まえがき【本書の目次へ戻る】【業績一覧へ戻る】

 本書の主題はつぎの四つである。また、本書の論理構造はこれら四つの主題およびこれらからさらに分岐した論点から張られたリンクによって構成されている。これらのリンクはどれが幹でありどれが枝である、どれがルート・ディレクトリィでどれがサブ・ディレクトリィであるといった樹木状の構造をとっておらず、ある論点がこれ以外の論点とたがいに関連がある、【本文の凡例 7】の表記で示すようなリゾーム状のハイパーリンク構造をとっている。
 第一の主題はネットワーク型組織とヒエラルキー型組織との比較である。「2 “ヒエラルキー型組織”の恐ろしさ」で紹介するようにヒエラルキー型組織にはときには殺人マシーンへと「暴走」してしまう恐ろしさがある。ネットワーク型組織の利点を理解するためにはヒエラルキー型組織の欠点を理解する必要があろう。また、「6−4 ネットワーク型組織に関する測定と知見」で紹介するように、ネットワーク型構造であれば能率は高い、という間接効果を媒介として知識集約的部門の場合ではネットワーク型構造の有効性が高くなることが支持された。
 第二の主題は情報エントロピーが増加するのか、それとも減少するのかの相違である。熱力学の第二法則に従って低減することがない物理エントロピーと比べると、情報エントロピーはエントロピーが低減する方向に向けても可逆的に変化する点が異なる。情報エントロピーは、情報プロセシングによってもともとあった情報から欠落した部分を類推によって補正したり、情報プロデュースによって情報の創造によって新しい意味作用を創り出すことことを通じて減少することができる。人びとはエントロピーが高い情報に準拠して行動することによって「暴走」してしまったりする。また、情報エントロピーを減少することができることが自己組織化の鍵となる。
 第三の主題は組織と集合行動との比較である。組織は制度化された人びとの行動の典型であるに対して集合行動は制度化されていない人びとの行動の典型であると対照すると両者は両極端をなしているように見える。しかし、「3 何かに“共鳴”した人びとの行動」で紹介する事例のなかには、組織された敵意噴出行動もあれば規範志向運動を進めていくなかで組織化が進んでいく事例もあり、組織と集合行動とを同じ分析枠組から捉えることがより適切であると考えられる。そして、組織と集合行動とを同じ分析枠組から捉えるための枠組が自己組織化および自己生産である。

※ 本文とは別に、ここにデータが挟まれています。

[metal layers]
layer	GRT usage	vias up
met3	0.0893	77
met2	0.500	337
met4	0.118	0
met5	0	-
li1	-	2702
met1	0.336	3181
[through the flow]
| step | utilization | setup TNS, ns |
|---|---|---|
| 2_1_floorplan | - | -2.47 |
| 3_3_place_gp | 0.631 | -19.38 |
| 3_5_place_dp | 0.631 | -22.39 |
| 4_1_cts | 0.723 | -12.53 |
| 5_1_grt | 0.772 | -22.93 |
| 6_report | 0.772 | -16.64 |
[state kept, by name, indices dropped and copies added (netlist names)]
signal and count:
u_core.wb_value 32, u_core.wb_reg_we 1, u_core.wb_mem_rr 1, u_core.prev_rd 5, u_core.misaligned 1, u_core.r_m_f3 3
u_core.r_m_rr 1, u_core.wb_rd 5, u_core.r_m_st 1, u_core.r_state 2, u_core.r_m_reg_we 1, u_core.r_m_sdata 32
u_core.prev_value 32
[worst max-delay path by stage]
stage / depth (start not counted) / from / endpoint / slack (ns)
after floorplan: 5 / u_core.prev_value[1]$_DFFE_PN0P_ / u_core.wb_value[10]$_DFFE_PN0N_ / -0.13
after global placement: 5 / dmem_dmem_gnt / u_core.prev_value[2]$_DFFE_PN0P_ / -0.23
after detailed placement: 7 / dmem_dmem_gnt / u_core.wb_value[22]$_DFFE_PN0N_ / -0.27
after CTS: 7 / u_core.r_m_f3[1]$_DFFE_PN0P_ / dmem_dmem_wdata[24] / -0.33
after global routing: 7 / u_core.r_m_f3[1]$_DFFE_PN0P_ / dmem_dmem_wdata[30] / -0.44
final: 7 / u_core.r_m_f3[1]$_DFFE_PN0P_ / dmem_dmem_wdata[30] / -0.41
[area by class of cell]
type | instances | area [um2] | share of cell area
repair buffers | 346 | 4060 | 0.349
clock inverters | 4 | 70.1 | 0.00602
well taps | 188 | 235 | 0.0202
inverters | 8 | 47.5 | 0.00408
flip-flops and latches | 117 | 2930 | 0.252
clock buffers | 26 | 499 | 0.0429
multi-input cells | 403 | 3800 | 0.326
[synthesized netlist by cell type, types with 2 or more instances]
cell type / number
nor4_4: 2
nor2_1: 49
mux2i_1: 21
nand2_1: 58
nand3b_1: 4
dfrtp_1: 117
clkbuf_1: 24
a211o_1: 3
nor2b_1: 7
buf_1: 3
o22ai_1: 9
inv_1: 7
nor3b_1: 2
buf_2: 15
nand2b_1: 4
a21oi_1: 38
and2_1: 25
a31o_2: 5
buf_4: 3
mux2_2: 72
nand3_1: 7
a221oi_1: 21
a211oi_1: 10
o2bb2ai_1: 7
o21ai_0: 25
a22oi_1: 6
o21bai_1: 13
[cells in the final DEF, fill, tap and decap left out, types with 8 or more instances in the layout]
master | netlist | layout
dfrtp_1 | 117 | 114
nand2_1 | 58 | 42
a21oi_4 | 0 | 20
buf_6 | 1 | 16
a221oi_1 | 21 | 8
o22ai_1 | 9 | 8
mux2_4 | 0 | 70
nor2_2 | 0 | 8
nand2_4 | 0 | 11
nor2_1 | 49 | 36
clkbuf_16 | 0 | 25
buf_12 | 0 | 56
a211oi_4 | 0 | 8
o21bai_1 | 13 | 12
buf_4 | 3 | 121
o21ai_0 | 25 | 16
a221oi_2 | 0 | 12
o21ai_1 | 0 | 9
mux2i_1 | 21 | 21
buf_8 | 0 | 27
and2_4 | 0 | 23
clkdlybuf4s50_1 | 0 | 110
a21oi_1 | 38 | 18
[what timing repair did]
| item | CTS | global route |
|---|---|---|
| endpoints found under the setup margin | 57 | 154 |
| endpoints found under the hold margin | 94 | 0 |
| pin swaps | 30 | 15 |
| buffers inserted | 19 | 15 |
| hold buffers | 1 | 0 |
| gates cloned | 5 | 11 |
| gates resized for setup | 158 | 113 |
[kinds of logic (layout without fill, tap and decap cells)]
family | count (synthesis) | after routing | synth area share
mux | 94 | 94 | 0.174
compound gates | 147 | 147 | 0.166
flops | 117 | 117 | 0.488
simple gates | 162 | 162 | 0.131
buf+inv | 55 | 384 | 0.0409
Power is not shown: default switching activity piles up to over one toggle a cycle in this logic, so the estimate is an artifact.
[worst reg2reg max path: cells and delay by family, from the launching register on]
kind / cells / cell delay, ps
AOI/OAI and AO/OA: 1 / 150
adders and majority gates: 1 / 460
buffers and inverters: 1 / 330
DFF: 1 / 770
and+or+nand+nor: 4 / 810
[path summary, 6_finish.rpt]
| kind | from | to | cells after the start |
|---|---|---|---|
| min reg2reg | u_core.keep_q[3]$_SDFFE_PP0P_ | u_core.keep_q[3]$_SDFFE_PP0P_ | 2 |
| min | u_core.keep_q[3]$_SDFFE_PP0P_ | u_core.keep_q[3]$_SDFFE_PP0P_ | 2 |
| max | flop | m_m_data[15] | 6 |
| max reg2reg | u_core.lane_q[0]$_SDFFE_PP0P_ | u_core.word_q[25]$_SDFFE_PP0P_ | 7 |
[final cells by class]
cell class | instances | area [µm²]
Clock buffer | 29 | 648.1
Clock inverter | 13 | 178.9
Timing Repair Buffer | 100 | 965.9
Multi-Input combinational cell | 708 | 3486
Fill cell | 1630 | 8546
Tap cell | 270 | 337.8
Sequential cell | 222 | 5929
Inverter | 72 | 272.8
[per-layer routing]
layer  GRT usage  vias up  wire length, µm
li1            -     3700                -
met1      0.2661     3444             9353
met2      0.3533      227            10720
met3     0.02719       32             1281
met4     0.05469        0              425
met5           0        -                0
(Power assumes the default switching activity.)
[src/rtl/alu_operand_ctrl.sv]
// alu_operand_ctrl: operand registers, button conditioning and writeback
// sequencing for the 4-bit add/subtract ALU lab datapath.
module alu_operand_ctrl #(
    parameter int WIDTH         = 4,
    parameter int SETTLE_CYCLES = 1
) (
    input  logic             clk,
    input  logic             rst,
    input  logic             btn_inc_a,
    input  logic             btn_inc_b,
    input  logic             btn_exec,
    input  logic             op_sub,
    input  logic             dst_sel,
    input  logic [WIDTH-1:0] alu_s,
    input  logic             alu_co,
    output logic [WIDTH-1:0] alu_a,
    output logic [WIDTH-1:0] alu_b,
    output logic             alu_ctrl,
    output logic             flag_c,
    output logic             flag_z,
    output logic             busy
);

    localparam int CW = (SETTLE_CYCLES > 1) ? $clog2(SETTLE_CYCLES) : 1;
    localparam logic [CW-1:0] CNT_INIT = CW'(SETTLE_CYCLES - 1);

    localparam logic [1:0] IDLE   = 2'd0;
    localparam logic [1:0] SETTLE = 2'd1;
    localparam logic [1:0] WB     = 2'd2;

    logic [2:0]    btn;
    logic [2:0]    s1;
    logic [2:0]    s2;
    logic [2:0]    s3;
    logic [2:0]    pulse;
    logic [1:0]    state;
    logic [CW-1:0] cnt;
    logic          dst_r;

    // Bit order: 0 = inc_a, 1 = inc_b, 2 = exec
    assign btn   = {btn_exec, btn_inc_b, btn_inc_a};
    assign pulse = s2 & ~s3;

    always_ff @(posedge clk) begin
        if (rst) begin
            s1 <= '0;
            s2 <= '0;
            s3 <= '0;
        end else begin
            s1 <= btn;
            s2 <= s1;
            s3 <= s2;
        end
    end

    always_ff @(posedge clk) begin
        if (rst) begin
            alu_a    <= '0;
            alu_b    <= '0;
            alu_ctrl <= 1'b0;
            flag_c   <= 1'b0;
            flag_z   <= 1'b0;
            busy     <= 1'b0;
            state    <= IDLE;
            cnt      <= '0;
            dst_r    <= 1'b0;
        end else begin
            unique case (state)
                IDLE: begin
                    if (pulse[0])
                        alu_a <= alu_a + WIDTH'(1);
                    if (pulse[1])
                        alu_b <= alu_b + WIDTH'(1);
                    if (pulse[2]) begin
                        alu_ctrl <= op_sub;
                        dst_r    <= dst_sel;
                        cnt      <= CNT_INIT;
                        state    <= SETTLE;
                        busy     <= 1'b1;
                    end
                end
                SETTLE: begin
                    if (cnt == '0)
                        state <= WB;
                    else
                        cnt <= cnt - CW'(1);
                end
                WB: begin
                    if (dst_r)
                        alu_b <= alu_s;
                    else
                        alu_a <= alu_s;
                    flag_c <= alu_co;
                    flag_z <= (alu_s == '0);
                    state  <= IDLE;
                    busy   <= 1'b0;
                end
                default: begin
                    state <= IDLE;
                    busy  <= 1'b0;
                end
            endcase
        end
    end

endmodule

[config.mk]
export PLATFORM = sky130hd
export DESIGN_NAME = alu_operand_ctrl
export DESIGN_NICKNAME = d
export VERILOG_FILES = /design/src/rtl/alu_operand_ctrl.sv
export SDC_FILE = /design/constraint.sdc
export NUM_CORES = 1
export LEC_CHECK = 0
export BUFFER_PORTS_ARGS = -buffer_cell sky130_fd_sc_hd__buf_4
export CAP_MARGIN = 20
export CORE_MARGIN = 2
export CORE_UTILIZATION = 30
export CTS_BUF_LIST = sky130_fd_sc_hd__clkbuf_16
export DETAILED_ROUTE_END_ITERATION = 7
export PLACE_DENSITY = 0.49
export SLEW_MARGIN = 20
export SYNTH_ARGS = -nofsm -noshare
export SYNTH_HDL_FRONTEND = slang
export SYNTH_SLANG_ARGS = --single-unit
[constraint.sdc]
create_clock -name clk -period 2.36 [get_ports clk]
set_input_delay 0.118 -clock clk [delete_from_list [all_inputs] [get_ports clk]]
set_output_delay 0.118 -clock clk [all_outputs]
set_load 0.03 [all_outputs]
Yosys cells after proc, flatten, opt, wreduce, memory -nomap -nowiden. Index checks and enable logic that the tools add are counted.

Memories: 0. Input bits: 12. Memory bits (read-only): 0. Output and inout bits: 12. Latch bits: 0. Logic and storage cells: 50. Bits in writable memories: 0. Register bits after elaboration: 25.

Shift operators: 0. $lt $le $gt $ge: 0. Multiplexer cells: 14. Eq/ne operators: 8. Multiply operators: 0. Divide/modulo/power cells: 0. Reduce and logical (&&, ||, !) cells: 10. Bitwise logic cells: 3. Add/sub/neg operators: 3.

Operator list (number): 2-to-1 mux 4 bit (4); case mux 4 bit (2 select lines) (2); inequality test 2 bit (second input constant) (6); adder 4 x 1 -> 4 bit (second input constant) (2); AND reduction 2 bit (4); AND reduction 3 bit (2); logical NOT 4 bit (1); 2-to-1 mux 2 bit (2); case mux 1 bit (2 select lines) (2); case mux 2 bit (2 select lines) (1); nonzero test 2 bit (2); bitwise AND 3 bit (1); 2-to-1 mux 1 bit (3); inverter 3 bit (1); == test 2 x 1 -> 1 bit (second input constant) (1); == test 2 bit (second input constant) (1); logical NOT 2 bit (1); inverter 1 bit (1); subtractor 1 bit (second input constant) (1).

Depth between registers and ports, before layout.
Word-level depth: 4. Depth in mapped cells: 4. Mapped depth without buffers: 3.

Least setup slack after synthesis. OpenSTA, ideal clock, no wires.

Kind: reg2reg. Start: reg state[1]. End: reg alu_b[0]. Data required time: 2.227 ns. Arrival time: 1.200 ns. Setup slack: 1.028 ns. Buffers on the path: 0. Cell stages (with the launch flop): 4. Path through: dfxtp_1 or4b_4 a221oi_2 a211oi_2.

Cells in the longest elaborated chain, start to end: 3.

RTL lines: from (decl) (RTL line 36) `logic [1:0] state;`; from (signal assigned) (RTL line 64) `state <= IDLE;`; from (signal assigned) (RTL line 78) `state <= SETTLE;`; from (signal assigned) (RTL line 84) `state <= WB;`; == test 2 bit or logical NOT 2 bit (tied branches) (RTL line 68) `unique case (state)`; inequality test 2 bit (no source line) or nonzero test 2 bit (tied branches); AND reduction 3 bit (no source line); to (signal assigned) (RTL line 73) `alu_b <= alu_b + WIDTH'(1);`; to (signal assigned) (RTL line 90) `alu_b <= alu_s;`; to (decl) (RTL line 17) `output logic [WIDTH-1:0] alu_b,`.

Several ways; a longest one is shown, not always the timed one. A chain may end at the register's enable or synchronous reset.

Worst setup path after layout.
Start: reg state[1]. End: reg alu_b[3].

The elaborated chain is that of the path after synthesis.

==> results.yml <==
cts:
  path_clk_slew_ns: 0.06
  cts_resized: 0
  cts_sinks: 24
  post_cts_buffers: 0
  cts_tree: "built"
  clock_latency_ns: 0.25
  cts.hold.buffers_added: 0
  clock-root-buffer: "clkbuf_16"
  clk_path_buf_depth: 2
  htreeDepth: 1
  cts-buffers-inserted: 3
drt:
  drc: 0
  totalWireLength_um: 2220
  dr.pass1.iters: 4
  ant_nets: 0
  vias_per_cell: 4.96
  wl_per_cell_um: 12.4
  vias: 887
  dr.first_iter.drc_count: 69
worst_setup_path:
  crit_buf_inv: 0
  slowest_delay_ns: 0.65
  crit_family: "flip-flops"
  startpoint_type: "flip-flop"
  crit_required_ns: 2.49
  critPathLaunch: "state[1]"
  path_cells: "nor2b_1 > a2bb2oi_1 > o32ai_1"
  cp.arrival_ns: 1.84
  cp_max_fo: 17
  reg2reg_from: "state[1]"
  slowest_stage: "dfxtp_1"
  end_kind: "flip-flop"
  critPathKind: "flip-flop to flip-flop"
final_layout:
  most-common-layout-cells: "dfxtp_1, buf_4, nor2b_1"
  layout_commonest_cell: "dfxtp_1"
  antenna_cells: 0
  fin_cells: 179
  nets: 147
  finish.utilization_pct: 38.1
  final_layout_size_suffix_gt1_share_pct: 27.5
  synthToLayoutAreaGrowth_pct: 23.5
  fin_area_sq_um: 1390
synthesis:
  synth_top_area_share_pct: 42.9
  ys_seq_elements: 24
  synth_cell_types: 32
  syn-num-nets: 126
  syn_avg_cell_area_sq_um: 10.0
  netlist_area_sq_um: 1120
  seq_area_frac_synth_pct: 42.9
  synthTopCellsByArea: "dfxtp_1, nor2b_1, a221oi_2"
  synth_top_area_cell: "dfxtp_1"
  ys_warn_count: 0
  netlist_instances: 112
die:
  io_pins: 24
  dieWidth_um: 65.1
  rows: 22
  die-area_sq_um: 4240
  start_util_pct: 30.9
  die_h_um: 65.1
  coreArea_sq_um: 3630
placement:
  dp_slack_ns: 0.650
  hpwl_um: 1600
  port_buffers: 23
  placed_area_sq_um: 1310
  globalplace.congestion: 0.755
  dp_cells: 176
sta:
  worst_pin_slew_ns: 0.636
  maxSlewViolCount: 0
  hold_violations: 0
  rsz0062_at_grt: "no"
  relSlewSlack_pct: 57.5
  finalSetupTns_ns: 0
  fin_crit_ns: 1.71
  worst_clock_skew_ns: 0.00169
  period_share_pct: 72.6
  finalSetupViolations: 0
  max_freq_mhz: 584
  layout_setup_ws_ns: 0.648
  worst_hold_slack_ns: 0.0721
global_routing:
  overflow: 0
  antenna_found_initial: 0
  grt_pass1_wl_um: 4070
  globalRouteTotalUtil_pct: 12.4
  grt_max_degree: 29
  grt_pass1_vias: 864
pwr:
  leakagePower_nw: 0.518
  finalPower_uw: 873
  powerDensity_nw_per_um2: 631
  ir_worst_vdd_mv: 0.320
min_path:
  min_from: "btn_inc_b"
  hold_path_class: "primary input to flip-flop"
flow_run:
  drv_cap: 0
outcome:
  status: "complete, no violations"
[Yosys cell counts, drive strengths merged]
cell type and n:
dfxtp 24, a221oi 4, a31oi 4, and3 2, nor2 3, or3b 1
clkbuf 4, ha 2, buf 3, nor3b 2, nor3 4, nor2b 10
a21oi 5, and3b 4, inv 6, o32ai 4, a2bb2oi 4, nor4b 3
or4b 3, nor4 1, a211oi 2, nand3b 1, nand2b 6, o22ai 2
nand2 8
[kinds of logic (layout without fill, tap and decap cells)]
kind of cell | Yosys count | in the layout | synth area share (%)
AND/OR/NAND/NOR | 48 | 48 | 30.0
flip-flops | 24 | 24 | 42.9
buffers and inverters | 13 | 32 | 5.91
AO/OA/AOI/OAI | 25 | 25 | 19.0
adder cells (fa/ha/maj) | 2 | 2 | 2.23
[worst register-to-register path, delay by kind of cell, from the launching register on]
family             cells  cell delay (ns)
AOI/OAI and AO/OA      2             0.34
DFF                    1             0.65
and+or+nand+nor        1             0.60
[path summary, 6_finish.rpt]
check	endpoint	slack, ns	cells after the start
max	alu_b[3]	0.65	3
min	s1[1]	0.07	2
max reg2reg	alu_b[3]	0.65	3
min reg2reg	s2[0]	0.44	1
[layout make-up]
cell class / instances / area, sq um
Fill cell: 386 / 2250
Multi-Input combinational cell: 75 / 574
Sequential cell: 24 / 480
Timing Repair Buffer: 23 / 173
Clock buffer: 3 / 75.1
Tap cell: 48 / 60.1
Inverter: 6 / 22.5
[where the power goes]
part | switching [mW] | total (mW) | internal (mW) | leakage [nW]
Sequential | 0.0114 | 0.430 | 0.419 | 0.196
Combinational | 0.0427 | 0.0831 | 0.0404 | 0.285
Clock | 0.136 | 0.360 | 0.224 | 0.0370
Total | 0.190 | 0.873 | 0.683 | 0.518
[state kept, by name (all words and copies together) (netlist names), 2 cells and up]
name / cells
alu_a: 4
alu_b: 4
s1: 3
s2: 3
s3: 3
state: 2
[layer usage]
layer  wire length [um]  part of all wire [%]  up-vias  track usage, %
li1                   -                     -      448               -
met2                974                    44       30            19.3
met4                 31                   1.4        0            3.91
met3                116                   5.2        5            3.08
met5                  0                     0        -               0
met1               1100                    50      404            16.8
Note: power is estimated with default switching activity, not from simulation.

 第四の主題は自己組織化と自己生産との比較である。1980年代以降の日本の組織理論において自己組織化という視点から組織を捉えることが主流となりつつあり、いくつもの優れた研究成果があげられてきた。自己組織化についで社会科学に導入された概念がオートポイエシスであるが、この用語はその定訳すら定着していない段階である。しかし、小木曽(1998)でとりあげたように、ネットワーク型社会システムの境界が柔軟であることや、ネットワーク型社会システムの過程であるネットワーキングが説得−納得型コミュニケーションの自己生産であることを考慮すると、ネットワーク型組織という概念を用いるのであれば自己生産という概念を導入する必要があると判断した。本書では自己組織化と自己生産との相違点を両者の概念が、第一に目的およびプログラムを前提としているのか否か、第二に構造という概念を前提としているのか否か、という視点の相違であると位置づけ、システムの構成素や単位体という内容を創り出すことを指して自己生産、システムの構造を創り出すことを指して自己組織化と両者を区別することにした。自己生産という新たな視点から自己組織化という再構造化を再構築することが本書の課題である。